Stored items
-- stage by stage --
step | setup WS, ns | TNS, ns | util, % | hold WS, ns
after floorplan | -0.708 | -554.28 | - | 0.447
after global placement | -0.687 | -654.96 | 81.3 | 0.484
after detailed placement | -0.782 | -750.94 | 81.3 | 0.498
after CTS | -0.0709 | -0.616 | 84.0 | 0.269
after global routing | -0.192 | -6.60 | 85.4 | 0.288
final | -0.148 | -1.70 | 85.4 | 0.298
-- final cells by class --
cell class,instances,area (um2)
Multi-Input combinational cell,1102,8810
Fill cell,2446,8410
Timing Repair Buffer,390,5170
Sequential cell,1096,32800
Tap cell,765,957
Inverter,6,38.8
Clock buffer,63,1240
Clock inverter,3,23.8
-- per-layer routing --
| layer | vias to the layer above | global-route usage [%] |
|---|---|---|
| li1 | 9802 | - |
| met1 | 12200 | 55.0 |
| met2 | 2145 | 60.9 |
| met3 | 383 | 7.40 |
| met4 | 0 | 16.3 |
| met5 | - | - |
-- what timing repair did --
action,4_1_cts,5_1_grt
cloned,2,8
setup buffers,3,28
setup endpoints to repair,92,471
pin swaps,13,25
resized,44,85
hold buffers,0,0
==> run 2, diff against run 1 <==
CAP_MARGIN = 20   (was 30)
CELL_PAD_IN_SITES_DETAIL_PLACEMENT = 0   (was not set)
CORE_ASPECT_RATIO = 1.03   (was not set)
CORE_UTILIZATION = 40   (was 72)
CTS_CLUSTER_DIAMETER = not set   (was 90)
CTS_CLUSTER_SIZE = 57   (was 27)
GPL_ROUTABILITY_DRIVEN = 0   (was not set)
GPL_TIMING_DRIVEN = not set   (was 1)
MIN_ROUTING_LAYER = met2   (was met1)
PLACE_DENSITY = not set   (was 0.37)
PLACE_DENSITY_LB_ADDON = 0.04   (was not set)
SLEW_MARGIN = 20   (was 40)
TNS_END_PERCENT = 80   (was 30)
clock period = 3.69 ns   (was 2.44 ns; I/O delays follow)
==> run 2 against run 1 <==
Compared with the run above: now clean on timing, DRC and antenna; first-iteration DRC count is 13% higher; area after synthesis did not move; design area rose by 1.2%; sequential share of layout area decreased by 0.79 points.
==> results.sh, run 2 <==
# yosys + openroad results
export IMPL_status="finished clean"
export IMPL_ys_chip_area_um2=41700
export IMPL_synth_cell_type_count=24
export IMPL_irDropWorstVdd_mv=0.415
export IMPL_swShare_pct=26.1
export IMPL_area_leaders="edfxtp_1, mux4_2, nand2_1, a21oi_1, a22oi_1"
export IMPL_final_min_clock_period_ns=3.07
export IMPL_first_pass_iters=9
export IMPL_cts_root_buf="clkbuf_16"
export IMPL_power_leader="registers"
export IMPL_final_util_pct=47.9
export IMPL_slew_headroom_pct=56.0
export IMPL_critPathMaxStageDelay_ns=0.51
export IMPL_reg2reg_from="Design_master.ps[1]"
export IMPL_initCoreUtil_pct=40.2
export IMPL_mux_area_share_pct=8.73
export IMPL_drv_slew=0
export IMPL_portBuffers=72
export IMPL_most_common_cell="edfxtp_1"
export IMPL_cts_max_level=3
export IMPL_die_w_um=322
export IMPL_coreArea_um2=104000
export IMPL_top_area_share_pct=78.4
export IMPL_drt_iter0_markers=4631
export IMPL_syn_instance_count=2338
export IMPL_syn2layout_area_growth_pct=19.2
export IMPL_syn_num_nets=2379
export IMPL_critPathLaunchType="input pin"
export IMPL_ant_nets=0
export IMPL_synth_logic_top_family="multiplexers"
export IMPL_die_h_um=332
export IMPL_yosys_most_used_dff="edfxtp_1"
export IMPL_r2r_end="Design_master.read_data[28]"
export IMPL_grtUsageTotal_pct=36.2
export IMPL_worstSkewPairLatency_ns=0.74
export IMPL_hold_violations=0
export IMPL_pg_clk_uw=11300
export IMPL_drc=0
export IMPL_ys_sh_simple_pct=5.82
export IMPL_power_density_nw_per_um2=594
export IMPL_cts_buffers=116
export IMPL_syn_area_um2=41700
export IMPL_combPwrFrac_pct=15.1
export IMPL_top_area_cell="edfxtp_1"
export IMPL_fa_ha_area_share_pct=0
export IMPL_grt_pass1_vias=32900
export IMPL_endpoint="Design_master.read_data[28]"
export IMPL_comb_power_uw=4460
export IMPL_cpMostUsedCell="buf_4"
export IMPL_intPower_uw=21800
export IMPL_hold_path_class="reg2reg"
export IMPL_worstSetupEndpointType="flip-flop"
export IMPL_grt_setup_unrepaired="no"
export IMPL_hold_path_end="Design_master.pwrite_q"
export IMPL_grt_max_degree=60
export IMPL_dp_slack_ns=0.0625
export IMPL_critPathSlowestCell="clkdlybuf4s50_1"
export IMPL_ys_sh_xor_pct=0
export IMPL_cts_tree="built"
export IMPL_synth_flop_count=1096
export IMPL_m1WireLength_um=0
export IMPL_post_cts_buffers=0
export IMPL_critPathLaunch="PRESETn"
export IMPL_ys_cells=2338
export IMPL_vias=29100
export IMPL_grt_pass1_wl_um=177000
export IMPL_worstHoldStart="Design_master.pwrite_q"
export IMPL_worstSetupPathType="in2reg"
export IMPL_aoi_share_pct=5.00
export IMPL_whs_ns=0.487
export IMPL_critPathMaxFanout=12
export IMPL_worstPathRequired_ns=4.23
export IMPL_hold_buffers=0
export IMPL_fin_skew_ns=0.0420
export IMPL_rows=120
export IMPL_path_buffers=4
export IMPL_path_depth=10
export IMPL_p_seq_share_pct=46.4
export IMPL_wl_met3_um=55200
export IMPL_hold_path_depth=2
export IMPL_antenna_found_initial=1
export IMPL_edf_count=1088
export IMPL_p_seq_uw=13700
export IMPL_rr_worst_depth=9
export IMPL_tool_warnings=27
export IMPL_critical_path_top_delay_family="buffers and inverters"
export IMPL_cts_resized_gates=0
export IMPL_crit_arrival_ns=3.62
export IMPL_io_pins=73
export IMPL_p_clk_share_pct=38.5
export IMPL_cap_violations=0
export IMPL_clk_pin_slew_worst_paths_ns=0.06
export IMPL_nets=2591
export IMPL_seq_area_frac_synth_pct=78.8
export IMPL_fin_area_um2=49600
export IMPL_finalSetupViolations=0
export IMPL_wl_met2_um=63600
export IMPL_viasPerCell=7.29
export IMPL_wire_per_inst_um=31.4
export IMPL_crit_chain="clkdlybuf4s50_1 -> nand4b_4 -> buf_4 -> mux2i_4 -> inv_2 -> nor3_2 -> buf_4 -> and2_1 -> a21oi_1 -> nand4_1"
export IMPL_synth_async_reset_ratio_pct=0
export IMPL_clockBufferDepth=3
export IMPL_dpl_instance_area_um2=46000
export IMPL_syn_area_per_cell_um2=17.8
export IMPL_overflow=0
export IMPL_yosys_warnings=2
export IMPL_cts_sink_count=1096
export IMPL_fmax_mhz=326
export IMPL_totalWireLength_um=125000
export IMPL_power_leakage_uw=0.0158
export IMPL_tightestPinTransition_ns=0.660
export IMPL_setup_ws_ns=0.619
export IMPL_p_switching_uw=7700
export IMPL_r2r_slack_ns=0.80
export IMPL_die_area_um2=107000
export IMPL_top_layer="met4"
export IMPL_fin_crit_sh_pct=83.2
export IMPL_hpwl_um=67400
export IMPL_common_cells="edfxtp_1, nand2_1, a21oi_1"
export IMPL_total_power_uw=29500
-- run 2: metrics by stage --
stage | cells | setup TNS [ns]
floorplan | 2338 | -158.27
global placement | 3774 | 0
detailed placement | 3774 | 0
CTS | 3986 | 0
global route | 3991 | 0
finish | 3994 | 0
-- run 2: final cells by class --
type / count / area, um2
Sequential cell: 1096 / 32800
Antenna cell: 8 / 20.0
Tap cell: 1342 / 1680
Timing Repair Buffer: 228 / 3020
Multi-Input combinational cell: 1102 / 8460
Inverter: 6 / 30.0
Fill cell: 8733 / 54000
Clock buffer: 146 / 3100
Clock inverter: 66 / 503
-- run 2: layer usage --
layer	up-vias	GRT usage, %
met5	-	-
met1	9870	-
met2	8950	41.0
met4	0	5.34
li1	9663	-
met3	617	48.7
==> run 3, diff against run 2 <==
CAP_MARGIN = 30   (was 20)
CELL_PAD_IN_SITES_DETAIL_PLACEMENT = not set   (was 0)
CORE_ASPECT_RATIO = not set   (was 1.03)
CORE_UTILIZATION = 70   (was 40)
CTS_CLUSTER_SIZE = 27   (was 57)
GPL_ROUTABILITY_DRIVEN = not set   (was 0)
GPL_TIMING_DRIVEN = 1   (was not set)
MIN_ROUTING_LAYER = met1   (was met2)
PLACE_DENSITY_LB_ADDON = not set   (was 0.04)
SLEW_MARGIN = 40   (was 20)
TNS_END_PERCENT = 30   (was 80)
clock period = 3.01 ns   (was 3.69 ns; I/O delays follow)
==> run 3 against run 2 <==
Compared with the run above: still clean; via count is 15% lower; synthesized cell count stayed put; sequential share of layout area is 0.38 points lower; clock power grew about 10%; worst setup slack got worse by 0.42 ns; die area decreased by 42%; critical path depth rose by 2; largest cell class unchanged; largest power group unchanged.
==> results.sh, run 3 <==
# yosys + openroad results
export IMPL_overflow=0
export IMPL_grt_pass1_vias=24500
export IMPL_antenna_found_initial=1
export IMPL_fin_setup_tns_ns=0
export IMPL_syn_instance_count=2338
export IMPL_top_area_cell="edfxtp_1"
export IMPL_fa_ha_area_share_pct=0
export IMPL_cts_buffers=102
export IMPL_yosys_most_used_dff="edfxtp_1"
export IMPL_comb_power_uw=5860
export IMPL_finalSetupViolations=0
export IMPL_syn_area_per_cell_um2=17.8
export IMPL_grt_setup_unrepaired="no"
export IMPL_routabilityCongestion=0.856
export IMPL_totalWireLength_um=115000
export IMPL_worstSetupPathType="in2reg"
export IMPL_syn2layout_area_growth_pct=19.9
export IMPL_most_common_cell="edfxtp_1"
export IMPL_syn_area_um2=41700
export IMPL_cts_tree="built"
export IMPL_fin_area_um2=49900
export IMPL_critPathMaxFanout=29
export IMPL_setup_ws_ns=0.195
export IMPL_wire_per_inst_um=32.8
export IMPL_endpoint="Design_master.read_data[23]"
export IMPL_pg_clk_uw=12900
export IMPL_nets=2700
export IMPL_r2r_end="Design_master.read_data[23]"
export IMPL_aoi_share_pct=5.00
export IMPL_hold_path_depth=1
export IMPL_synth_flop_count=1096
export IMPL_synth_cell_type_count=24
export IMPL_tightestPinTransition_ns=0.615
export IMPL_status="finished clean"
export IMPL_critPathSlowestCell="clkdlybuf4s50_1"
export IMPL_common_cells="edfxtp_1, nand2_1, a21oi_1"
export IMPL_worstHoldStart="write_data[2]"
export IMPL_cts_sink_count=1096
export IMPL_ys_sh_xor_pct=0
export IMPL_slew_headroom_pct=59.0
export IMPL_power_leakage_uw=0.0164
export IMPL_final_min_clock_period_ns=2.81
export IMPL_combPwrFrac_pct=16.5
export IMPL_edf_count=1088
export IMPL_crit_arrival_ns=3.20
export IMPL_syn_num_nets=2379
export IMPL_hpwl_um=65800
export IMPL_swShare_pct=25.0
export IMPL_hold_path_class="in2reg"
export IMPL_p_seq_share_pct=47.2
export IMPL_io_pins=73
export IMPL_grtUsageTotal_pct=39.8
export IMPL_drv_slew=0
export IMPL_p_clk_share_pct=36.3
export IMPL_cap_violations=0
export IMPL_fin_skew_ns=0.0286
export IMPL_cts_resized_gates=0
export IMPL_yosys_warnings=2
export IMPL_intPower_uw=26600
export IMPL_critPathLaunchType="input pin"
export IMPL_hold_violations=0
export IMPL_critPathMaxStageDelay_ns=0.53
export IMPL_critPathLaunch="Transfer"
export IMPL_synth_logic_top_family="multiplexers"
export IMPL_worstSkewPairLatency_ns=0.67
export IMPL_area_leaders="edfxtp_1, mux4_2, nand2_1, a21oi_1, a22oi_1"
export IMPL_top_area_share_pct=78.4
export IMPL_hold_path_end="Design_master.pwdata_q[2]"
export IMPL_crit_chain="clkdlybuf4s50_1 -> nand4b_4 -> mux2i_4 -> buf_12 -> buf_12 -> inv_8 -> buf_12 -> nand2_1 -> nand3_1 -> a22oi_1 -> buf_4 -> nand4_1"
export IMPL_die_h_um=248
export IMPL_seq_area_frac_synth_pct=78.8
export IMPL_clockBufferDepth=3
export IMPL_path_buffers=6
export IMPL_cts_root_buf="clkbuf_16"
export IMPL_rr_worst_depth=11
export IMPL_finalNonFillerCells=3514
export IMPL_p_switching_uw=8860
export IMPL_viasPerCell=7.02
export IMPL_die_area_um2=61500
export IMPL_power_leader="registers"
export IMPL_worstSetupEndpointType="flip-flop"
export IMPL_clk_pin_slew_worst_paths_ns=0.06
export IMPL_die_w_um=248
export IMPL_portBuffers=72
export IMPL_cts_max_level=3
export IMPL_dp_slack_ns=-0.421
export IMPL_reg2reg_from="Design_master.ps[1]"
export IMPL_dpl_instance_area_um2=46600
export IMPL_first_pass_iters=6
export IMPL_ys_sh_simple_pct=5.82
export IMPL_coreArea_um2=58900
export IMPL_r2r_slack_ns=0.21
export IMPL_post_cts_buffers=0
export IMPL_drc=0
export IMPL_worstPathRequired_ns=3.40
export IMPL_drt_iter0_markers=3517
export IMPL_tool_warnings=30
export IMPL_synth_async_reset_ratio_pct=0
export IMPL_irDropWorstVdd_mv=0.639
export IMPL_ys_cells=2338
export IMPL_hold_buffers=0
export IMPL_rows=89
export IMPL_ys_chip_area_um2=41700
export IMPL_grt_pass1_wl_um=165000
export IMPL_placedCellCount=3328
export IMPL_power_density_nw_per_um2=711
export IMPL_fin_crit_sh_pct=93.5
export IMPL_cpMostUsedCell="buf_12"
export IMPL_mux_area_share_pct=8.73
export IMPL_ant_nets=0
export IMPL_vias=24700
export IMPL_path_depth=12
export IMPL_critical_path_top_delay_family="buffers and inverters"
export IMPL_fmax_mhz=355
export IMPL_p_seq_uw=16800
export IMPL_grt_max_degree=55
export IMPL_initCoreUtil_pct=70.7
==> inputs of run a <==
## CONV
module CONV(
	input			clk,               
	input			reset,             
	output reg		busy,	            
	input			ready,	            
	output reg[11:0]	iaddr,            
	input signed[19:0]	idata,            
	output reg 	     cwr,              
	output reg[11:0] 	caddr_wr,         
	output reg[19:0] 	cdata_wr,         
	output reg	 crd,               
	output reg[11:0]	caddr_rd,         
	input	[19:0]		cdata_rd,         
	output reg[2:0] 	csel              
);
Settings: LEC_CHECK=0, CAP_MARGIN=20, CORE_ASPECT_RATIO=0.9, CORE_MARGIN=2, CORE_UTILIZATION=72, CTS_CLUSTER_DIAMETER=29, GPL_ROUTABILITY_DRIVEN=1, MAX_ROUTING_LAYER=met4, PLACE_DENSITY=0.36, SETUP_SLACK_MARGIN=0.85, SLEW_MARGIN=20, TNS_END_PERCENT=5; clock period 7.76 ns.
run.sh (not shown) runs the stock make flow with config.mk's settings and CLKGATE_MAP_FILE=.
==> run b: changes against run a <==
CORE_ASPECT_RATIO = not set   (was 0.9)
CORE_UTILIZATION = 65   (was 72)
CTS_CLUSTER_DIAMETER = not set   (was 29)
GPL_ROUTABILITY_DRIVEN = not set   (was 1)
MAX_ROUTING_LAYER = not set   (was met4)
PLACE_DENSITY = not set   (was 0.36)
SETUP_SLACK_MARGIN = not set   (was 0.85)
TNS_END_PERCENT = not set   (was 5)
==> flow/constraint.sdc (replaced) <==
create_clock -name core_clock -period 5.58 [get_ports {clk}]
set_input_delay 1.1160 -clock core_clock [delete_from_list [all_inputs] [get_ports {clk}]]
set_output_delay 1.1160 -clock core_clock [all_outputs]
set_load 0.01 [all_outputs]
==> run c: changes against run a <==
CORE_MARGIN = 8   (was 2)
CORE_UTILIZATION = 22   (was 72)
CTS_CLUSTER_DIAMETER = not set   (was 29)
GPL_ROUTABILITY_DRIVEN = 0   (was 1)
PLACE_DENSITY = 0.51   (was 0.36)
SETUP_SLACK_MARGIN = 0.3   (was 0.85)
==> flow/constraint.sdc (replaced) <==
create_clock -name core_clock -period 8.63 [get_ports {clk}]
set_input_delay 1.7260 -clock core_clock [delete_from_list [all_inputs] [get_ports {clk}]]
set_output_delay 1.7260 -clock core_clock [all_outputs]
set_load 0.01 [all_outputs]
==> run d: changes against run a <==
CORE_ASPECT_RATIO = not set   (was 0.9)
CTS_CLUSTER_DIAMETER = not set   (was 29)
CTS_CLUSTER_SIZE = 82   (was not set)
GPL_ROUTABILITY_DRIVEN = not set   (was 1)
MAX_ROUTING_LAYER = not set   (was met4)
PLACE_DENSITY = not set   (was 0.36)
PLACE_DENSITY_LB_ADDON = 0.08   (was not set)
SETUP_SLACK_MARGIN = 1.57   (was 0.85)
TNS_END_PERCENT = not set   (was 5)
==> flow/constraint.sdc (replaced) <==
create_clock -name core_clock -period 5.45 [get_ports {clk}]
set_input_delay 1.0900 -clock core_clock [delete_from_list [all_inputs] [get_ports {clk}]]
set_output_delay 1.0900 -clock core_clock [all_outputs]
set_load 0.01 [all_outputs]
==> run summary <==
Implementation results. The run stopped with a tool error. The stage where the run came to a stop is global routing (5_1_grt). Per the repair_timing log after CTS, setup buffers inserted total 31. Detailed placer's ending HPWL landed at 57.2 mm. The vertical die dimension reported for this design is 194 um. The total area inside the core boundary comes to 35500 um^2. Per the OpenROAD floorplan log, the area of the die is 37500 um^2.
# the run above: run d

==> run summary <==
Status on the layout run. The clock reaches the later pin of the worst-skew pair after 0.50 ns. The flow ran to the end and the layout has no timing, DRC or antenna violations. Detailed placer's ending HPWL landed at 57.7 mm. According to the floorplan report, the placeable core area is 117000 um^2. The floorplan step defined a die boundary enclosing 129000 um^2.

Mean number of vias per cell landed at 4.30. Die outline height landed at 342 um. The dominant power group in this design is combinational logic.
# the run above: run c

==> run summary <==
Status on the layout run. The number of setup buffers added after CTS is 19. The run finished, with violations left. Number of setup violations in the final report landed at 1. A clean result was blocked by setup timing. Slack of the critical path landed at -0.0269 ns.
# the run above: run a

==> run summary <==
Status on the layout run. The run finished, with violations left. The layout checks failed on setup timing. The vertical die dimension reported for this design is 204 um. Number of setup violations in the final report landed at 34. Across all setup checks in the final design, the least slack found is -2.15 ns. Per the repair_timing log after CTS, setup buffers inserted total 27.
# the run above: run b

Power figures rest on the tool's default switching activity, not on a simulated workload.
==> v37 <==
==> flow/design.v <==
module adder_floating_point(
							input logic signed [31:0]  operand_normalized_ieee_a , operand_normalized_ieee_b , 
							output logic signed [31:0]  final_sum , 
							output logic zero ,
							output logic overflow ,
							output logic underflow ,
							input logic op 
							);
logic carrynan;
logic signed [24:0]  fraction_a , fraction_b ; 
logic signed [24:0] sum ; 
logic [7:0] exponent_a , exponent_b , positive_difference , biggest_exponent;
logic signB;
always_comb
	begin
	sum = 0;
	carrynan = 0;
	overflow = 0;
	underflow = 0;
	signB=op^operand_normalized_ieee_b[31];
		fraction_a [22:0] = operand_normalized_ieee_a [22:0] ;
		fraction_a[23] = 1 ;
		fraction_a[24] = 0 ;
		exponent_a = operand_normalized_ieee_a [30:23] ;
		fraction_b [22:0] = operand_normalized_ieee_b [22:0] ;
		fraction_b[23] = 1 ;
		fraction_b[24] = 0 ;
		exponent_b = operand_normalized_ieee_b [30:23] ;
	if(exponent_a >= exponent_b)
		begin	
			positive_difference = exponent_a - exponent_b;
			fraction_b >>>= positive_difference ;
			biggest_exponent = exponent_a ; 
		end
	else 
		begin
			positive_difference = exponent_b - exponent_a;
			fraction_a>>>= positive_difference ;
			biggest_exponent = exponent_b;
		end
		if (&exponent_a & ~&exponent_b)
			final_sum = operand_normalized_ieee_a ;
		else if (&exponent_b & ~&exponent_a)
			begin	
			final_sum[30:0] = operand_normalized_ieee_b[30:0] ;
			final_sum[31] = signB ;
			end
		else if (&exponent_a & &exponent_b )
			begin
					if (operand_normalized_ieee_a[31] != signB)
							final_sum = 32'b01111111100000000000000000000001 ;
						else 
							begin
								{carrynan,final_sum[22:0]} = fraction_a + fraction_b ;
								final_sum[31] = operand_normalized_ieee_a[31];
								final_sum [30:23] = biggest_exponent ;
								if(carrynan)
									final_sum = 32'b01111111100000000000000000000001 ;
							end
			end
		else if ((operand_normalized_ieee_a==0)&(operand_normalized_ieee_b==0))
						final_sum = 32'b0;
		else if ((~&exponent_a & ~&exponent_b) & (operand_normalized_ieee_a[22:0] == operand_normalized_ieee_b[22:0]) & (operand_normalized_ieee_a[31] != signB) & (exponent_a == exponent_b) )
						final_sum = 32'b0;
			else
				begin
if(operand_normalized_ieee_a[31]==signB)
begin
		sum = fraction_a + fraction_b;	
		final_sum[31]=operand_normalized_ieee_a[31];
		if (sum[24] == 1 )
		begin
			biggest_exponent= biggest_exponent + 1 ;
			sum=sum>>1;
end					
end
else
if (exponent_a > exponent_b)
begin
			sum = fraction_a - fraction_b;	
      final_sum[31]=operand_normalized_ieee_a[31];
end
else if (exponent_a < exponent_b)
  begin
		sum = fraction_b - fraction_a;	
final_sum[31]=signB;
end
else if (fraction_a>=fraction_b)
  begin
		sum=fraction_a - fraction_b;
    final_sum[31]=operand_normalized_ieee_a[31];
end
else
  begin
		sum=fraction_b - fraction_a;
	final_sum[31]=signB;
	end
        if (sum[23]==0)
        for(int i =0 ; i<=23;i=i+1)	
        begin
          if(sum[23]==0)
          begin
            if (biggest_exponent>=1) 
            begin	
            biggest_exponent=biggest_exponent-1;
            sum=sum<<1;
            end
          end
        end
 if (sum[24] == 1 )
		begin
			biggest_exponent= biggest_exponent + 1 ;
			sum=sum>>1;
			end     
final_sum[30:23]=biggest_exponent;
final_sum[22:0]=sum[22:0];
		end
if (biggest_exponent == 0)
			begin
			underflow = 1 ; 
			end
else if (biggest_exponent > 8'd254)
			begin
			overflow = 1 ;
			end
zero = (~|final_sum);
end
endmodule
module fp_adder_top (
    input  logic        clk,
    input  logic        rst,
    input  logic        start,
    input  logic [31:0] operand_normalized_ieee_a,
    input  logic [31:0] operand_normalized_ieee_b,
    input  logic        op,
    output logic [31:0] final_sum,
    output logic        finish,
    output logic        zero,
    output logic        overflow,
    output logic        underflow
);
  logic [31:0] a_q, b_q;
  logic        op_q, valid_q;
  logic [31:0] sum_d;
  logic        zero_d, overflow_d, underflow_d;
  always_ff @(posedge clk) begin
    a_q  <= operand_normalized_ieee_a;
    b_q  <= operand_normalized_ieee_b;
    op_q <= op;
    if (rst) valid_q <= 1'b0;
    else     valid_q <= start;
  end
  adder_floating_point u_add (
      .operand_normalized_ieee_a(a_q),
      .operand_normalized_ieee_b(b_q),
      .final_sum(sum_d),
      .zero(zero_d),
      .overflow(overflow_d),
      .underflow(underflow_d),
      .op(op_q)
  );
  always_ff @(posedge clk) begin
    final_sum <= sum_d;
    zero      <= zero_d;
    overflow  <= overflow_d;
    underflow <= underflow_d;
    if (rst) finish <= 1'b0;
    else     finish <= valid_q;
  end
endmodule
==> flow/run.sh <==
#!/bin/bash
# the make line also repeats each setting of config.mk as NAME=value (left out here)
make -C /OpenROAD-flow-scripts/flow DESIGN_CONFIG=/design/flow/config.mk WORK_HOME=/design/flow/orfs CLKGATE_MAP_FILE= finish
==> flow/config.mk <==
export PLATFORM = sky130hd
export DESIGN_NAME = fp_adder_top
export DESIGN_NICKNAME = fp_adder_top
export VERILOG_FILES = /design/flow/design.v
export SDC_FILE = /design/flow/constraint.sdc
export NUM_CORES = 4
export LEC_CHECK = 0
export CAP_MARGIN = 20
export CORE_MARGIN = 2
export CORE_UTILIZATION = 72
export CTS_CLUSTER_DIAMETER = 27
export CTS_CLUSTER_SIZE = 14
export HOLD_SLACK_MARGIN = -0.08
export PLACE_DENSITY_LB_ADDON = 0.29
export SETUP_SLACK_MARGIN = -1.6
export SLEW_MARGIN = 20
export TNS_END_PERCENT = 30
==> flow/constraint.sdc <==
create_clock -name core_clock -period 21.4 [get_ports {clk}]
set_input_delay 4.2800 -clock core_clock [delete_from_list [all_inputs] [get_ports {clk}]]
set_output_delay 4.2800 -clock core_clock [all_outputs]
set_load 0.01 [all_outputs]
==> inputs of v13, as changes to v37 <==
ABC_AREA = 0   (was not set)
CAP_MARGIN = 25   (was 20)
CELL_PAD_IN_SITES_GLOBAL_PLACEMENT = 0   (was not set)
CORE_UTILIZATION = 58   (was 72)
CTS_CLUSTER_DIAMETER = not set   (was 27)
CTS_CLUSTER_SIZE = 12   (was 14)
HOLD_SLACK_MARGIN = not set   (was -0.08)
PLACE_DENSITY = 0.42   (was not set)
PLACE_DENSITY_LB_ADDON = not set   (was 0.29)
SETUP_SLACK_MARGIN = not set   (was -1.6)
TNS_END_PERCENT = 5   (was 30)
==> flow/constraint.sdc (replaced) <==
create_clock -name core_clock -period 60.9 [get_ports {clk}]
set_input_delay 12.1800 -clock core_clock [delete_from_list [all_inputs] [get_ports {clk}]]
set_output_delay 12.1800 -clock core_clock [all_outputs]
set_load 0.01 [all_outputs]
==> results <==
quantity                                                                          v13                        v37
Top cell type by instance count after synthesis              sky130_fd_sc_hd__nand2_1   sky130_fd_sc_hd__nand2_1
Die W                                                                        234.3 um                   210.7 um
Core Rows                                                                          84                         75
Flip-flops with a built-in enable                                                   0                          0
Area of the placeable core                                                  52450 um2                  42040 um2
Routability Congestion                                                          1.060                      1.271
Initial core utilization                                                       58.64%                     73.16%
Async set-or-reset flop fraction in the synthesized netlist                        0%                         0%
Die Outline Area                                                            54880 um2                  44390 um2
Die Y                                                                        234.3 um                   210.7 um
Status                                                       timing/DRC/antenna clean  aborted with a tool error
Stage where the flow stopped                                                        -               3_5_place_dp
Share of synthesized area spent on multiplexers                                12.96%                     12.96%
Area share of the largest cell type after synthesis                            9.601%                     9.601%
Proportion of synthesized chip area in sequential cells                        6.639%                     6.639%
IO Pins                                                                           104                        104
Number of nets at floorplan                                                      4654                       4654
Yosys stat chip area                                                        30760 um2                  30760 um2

**Task goal**
Quote the records from their first line to the line with "usage [%] |", inclusive, without adding or dropping anything.

**Written solution**
-- stage by stage --
step | setup WS, ns | TNS, ns | util, % | hold WS, ns
after floorplan | -0.708 | -554.28 | - | 0.447
after global placement | -0.687 | -654.96 | 81.3 | 0.484
after detailed placement | -0.782 | -750.94 | 81.3 | 0.498
after CTS | -0.0709 | -0.616 | 84.0 | 0.269
after global routing | -0.192 | -6.60 | 85.4 | 0.288
final | -0.148 | -1.70 | 85.4 | 0.298
-- final cells by class --
cell class,instances,area (um2)
Multi-Input combinational cell,1102,8810
Fill cell,2446,8410
Timing Repair Buffer,390,5170
Sequential cell,1096,32800
Tap cell,765,957
Inverter,6,38.8
Clock buffer,63,1240
Clock inverter,3,23.8
-- per-layer routing --
| layer | vias to the layer above | global-route usage [%] |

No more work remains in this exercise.